Input material:
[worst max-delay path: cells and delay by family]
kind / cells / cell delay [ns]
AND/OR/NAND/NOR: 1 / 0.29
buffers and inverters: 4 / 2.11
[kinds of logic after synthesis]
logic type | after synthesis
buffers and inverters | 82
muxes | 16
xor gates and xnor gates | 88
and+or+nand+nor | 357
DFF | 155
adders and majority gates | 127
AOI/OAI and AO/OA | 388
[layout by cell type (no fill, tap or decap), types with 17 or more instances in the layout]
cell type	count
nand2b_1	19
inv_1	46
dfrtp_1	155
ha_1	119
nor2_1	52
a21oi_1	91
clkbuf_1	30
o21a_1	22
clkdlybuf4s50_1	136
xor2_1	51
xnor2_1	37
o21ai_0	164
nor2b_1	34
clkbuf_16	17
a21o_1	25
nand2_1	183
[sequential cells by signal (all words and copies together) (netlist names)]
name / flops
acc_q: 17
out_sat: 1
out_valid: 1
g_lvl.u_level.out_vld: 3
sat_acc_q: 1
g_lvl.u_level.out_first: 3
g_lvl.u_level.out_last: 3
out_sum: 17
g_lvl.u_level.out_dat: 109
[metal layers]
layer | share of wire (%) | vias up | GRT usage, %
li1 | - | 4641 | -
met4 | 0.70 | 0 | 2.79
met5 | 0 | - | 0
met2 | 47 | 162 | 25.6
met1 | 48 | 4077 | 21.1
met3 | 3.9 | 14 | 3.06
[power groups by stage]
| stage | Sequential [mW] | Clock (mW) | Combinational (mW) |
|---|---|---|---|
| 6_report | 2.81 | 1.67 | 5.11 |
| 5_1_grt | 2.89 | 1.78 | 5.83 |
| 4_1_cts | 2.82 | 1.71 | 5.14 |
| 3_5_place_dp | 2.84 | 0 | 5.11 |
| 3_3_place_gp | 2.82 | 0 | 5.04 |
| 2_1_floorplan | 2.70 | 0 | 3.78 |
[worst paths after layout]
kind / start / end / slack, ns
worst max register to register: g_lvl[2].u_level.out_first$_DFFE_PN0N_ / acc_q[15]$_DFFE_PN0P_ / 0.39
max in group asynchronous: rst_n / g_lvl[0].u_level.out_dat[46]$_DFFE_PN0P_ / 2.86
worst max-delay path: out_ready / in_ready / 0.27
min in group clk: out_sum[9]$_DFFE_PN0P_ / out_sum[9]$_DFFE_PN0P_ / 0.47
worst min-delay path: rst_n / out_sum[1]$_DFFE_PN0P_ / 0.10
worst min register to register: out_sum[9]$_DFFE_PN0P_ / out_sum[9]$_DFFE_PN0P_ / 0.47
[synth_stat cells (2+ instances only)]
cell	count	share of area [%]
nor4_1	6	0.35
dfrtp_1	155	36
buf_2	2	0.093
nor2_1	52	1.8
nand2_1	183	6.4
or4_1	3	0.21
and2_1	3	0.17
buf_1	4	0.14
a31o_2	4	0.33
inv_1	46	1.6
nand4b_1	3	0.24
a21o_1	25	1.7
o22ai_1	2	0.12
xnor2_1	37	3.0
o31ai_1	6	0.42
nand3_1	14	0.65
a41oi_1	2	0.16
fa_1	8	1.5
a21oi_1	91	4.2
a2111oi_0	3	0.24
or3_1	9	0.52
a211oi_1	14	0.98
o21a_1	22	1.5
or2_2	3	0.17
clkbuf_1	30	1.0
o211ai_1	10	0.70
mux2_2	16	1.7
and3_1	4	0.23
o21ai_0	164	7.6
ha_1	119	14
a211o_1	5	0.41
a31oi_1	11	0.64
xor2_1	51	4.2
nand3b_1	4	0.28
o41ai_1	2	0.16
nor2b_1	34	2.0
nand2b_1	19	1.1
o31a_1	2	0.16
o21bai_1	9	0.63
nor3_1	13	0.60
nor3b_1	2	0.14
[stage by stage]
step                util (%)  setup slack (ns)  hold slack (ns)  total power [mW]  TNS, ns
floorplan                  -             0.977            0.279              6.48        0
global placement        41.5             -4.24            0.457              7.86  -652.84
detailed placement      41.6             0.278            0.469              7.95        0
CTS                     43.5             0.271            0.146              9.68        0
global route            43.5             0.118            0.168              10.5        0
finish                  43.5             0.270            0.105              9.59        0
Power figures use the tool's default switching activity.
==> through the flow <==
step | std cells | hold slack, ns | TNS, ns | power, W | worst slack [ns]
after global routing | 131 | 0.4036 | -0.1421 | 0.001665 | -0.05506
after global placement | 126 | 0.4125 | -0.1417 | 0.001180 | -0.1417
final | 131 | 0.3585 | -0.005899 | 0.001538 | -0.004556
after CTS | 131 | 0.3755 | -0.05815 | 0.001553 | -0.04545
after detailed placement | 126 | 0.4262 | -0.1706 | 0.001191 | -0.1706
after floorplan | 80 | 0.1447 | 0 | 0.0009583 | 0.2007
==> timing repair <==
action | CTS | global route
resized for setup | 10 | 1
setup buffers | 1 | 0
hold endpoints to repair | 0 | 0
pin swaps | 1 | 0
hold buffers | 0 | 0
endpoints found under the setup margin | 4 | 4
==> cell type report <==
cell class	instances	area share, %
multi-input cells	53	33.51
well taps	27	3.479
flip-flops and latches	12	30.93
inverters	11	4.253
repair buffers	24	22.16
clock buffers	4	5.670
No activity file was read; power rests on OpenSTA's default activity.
$ cat src/rtl/gtp_nin_sched.sv
// gtp_nin_sched: GTP transmit scheduler; round-robin over 3 XBI VC buffers with per-VC credits and a CRC16 trailer word.
// Build option GTP_NIN_SCHED_PRIO_EN: VC2 gets strict priority, VC0/VC1 share a round-robin.
module gtp_nin_sched #(
    parameter int CREDITS = 2,
    parameter int CNT_W   = 2
) (
    input  logic        clk_gtp,
    input  logic        rst_gtp_n,
    input  logic [2:0]  i_xbi_nin_ready,
    input  logic [17:0] i_xbi_nin_len,
    output logic [2:0]  o_xbi_nin_deq,
    output logic [5:0]  o_xbi_nin_offset,
    output logic        o_xbi_nin_eop,
    input  logic [15:0] i_xbi_nin_data,
    input  logic        i_gtp_out_hold,
    output logic        o_gtp_out_valid,
    output logic        o_gtp_out_sop,
    output logic        o_gtp_out_eop,
    output logic [15:0] o_gtp_out_data,
    input  logic [2:0]  i_gtp_out_credit,
    output logic        o_error_credit,
    output logic        o_error_len
);

    // state | meaning
    // IDLE  | waiting for an eligible VC; grant taken here (also the CRC output cycle)
    // RD    | one XBI read strobe per cycle, offset 0..len-1
    // W1    | last read data returning from XBI
    // W2    | last payload word registered to output, CRC word queued
    typedef enum logic [1:0] {IDLE, RD, W1, W2} state_t;

    state_t           state_q, state_d;
    logic [2:0]       grant_q, grant_d;
    logic [5:0]       len_q, len_d;
    logic [5:0]       off_q, off_d;
    logic [1:0]       ptr_q, ptr_d;
    logic [CNT_W-1:0] cred_q [3];
    logic [CNT_W-1:0] cred_d [3];
    logic             err_cred_d;

    logic [2:0]       elig;
    logic [2:0]       pick;
    logic [5:0]       req_len;
    logic             grant_en;
    logic             last_rd;

    logic             rd_vld_q, rd_sop_q, rd_last_q;
    logic             crc_pend_q;
    logic [15:0]      crc_q, crc_upd;
    logic             out_vld_q, out_sop_q, out_eop_q;
    logic [15:0]      out_data_q;
    logic             err_cred_q, err_len_q;

    // CRC-16 poly 0x1021, MSB first, no reflection, no final xor; seed 0 per packet
    function automatic logic [15:0] crc16_word(input logic [15:0] crc_in, input logic [15:0] din);
        logic [15:0] c;
        c = crc_in;
        for (int b = 15; b >= 0; b--) begin
            if (c[15] ^ din[b]) c = {c[14:0], 1'b0} ^ 16'h1021;
            else                c = {c[14:0], 1'b0};
        end
        return c;
    endfunction

    always_comb begin
        for (int v = 0; v < 3; v++) elig[v] = i_xbi_nin_ready[v] && (cred_q[v] != '0);
    end

    always_comb begin
        pick = 3'b000;
`ifdef GTP_NIN_SCHED_PRIO_EN
        if (elig[2])             pick = 3'b100;
        else if (ptr_q == 2'd0)  pick = elig[1] ? 3'b010 : (elig[0] ? 3'b001 : 3'b000);
        else                     pick = elig[0] ? 3'b001 : (elig[1] ? 3'b010 : 3'b000);
`else
        case (ptr_q)
            2'd0:    pick = elig[1] ? 3'b010 : (elig[2] ? 3'b100 : (elig[0] ? 3'b001 : 3'b000));
            2'd1:    pick = elig[2] ? 3'b100 : (elig[0] ? 3'b001 : (elig[1] ? 3'b010 : 3'b000));
            default: pick = elig[0] ? 3'b001 : (elig[1] ? 3'b010 : (elig[2] ? 3'b100 : 3'b000));
        endcase
`endif
    end

    always_comb begin
        req_len = '0;
        case (pick)
            3'b001:  req_len = i_xbi_nin_len[5:0];
            3'b010:  req_len = i_xbi_nin_len[11:6];
            3'b100:  req_len = i_xbi_nin_len[17:12];
            default: req_len = '0;
        endcase
    end

    always_comb begin
        state_d  = state_q;
        grant_d  = grant_q;
        len_d    = len_q;
        off_d    = off_q;
        ptr_d    = ptr_q;
        grant_en = 1'b0;
        last_rd  = 1'b0;
        case (state_q)
            IDLE: begin
                if (!i_gtp_out_hold && (pick != 3'b000)) begin
                    grant_en = 1'b1;
                    grant_d  = pick;
                    len_d    = (req_len == '0) ? 6'd1 : req_len;
                    off_d    = '0;
                    state_d  = RD;
`ifdef GTP_NIN_SCHED_PRIO_EN
                    if (!pick[2]) ptr_d = pick[1] ? 2'd1 : 2'd0;
`else
                    ptr_d = pick[2] ? 2'd2 : (pick[1] ? 2'd1 : 2'd0);
`endif
                end
            end
            RD: begin
                last_rd = (off_q == len_q - 6'd1);
                if (last_rd) state_d = W1;
                else         off_d   = off_q + 6'd1;
            end
            W1:      state_d = W2;
            W2:      state_d = IDLE;
            default: state_d = IDLE;
        endcase
    end

    // a grant and a returned credit on the same VC cancel out
    always_comb begin
        err_cred_d = 1'b0;
        for (int v = 0; v < 3; v++) begin
            cred_d[v] = cred_q[v];
            if (grant_en && pick[v] && !i_gtp_out_credit[v]) begin
                cred_d[v] = cred_q[v] - CNT_W'(1);
            end else if (i_gtp_out_credit[v] && !(grant_en && pick[v])) begin
                if (cred_q[v] == CNT_W'(CREDITS)) err_cred_d = 1'b1;
                else                              cred_d[v] = cred_q[v] + CNT_W'(1);
            end
        end
    end

    assign crc_upd = crc16_word(rd_sop_q ? 16'h0000 : crc_q, i_xbi_nin_data);

    always_ff @(posedge clk_gtp or negedge rst_gtp_n) begin
        if (!rst_gtp_n) begin
            state_q    <= IDLE;
            grant_q    <= '0;
            len_q      <= '0;
            off_q      <= '0;
            ptr_q      <= 2'd2;
            for (int v = 0; v < 3; v++) cred_q[v] <= CNT_W'(CREDITS);
            rd_vld_q   <= 1'b0;
            rd_sop_q   <= 1'b0;
            rd_last_q  <= 1'b0;
            crc_pend_q <= 1'b0;
            crc_q      <= '0;
            out_vld_q  <= 1'b0;
            out_sop_q  <= 1'b0;
            out_eop_q  <= 1'b0;
            out_data_q <= '0;
            err_cred_q <= 1'b0;
            err_len_q  <= 1'b0;
        end else begin
            state_q    <= state_d;
            grant_q    <= grant_d;
            len_q      <= len_d;
            off_q      <= off_d;
            ptr_q      <= ptr_d;
            for (int v = 0; v < 3; v++) cred_q[v] <= cred_d[v];
            rd_vld_q   <= (state_q == RD);
            rd_sop_q   <= (state_q == RD) && (off_q == '0);
            rd_last_q  <= last_rd;
            crc_pend_q <= rd_vld_q && rd_last_q;
            if (rd_vld_q) crc_q <= crc_upd;
            out_vld_q  <= rd_vld_q || crc_pend_q;
            out_sop_q  <= rd_vld_q && rd_sop_q;
            out_eop_q  <= crc_pend_q;
            out_data_q <= rd_vld_q ? i_xbi_nin_data : (crc_pend_q ? crc_q : 16'h0000);
            err_cred_q <= err_cred_d;
            err_len_q  <= grant_en && (req_len == '0);
        end
    end

    assign o_xbi_nin_deq    = (state_q == RD) ? grant_q : 3'b000;
    assign o_xbi_nin_offset = (state_q == RD) ? off_q : 6'd0;
    assign o_xbi_nin_eop    = last_rd;
    assign o_gtp_out_valid  = out_vld_q;
    assign o_gtp_out_sop    = out_sop_q;
    assign o_gtp_out_eop    = out_eop_q;
    assign o_gtp_out_data   = out_data_q;
    assign o_error_credit   = err_cred_q;
    assign o_error_len      = err_len_q;

endmodule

What you are asked to do: Above are the records. Identify each line that contains the word "setup".

Response to this exercise:
step                util (%)  setup slack (ns)  hold slack (ns)  total power [mW]  TNS, ns
resized for setup | 10 | 1
setup buffers | 1 | 0
endpoints found under the setup margin | 4 | 4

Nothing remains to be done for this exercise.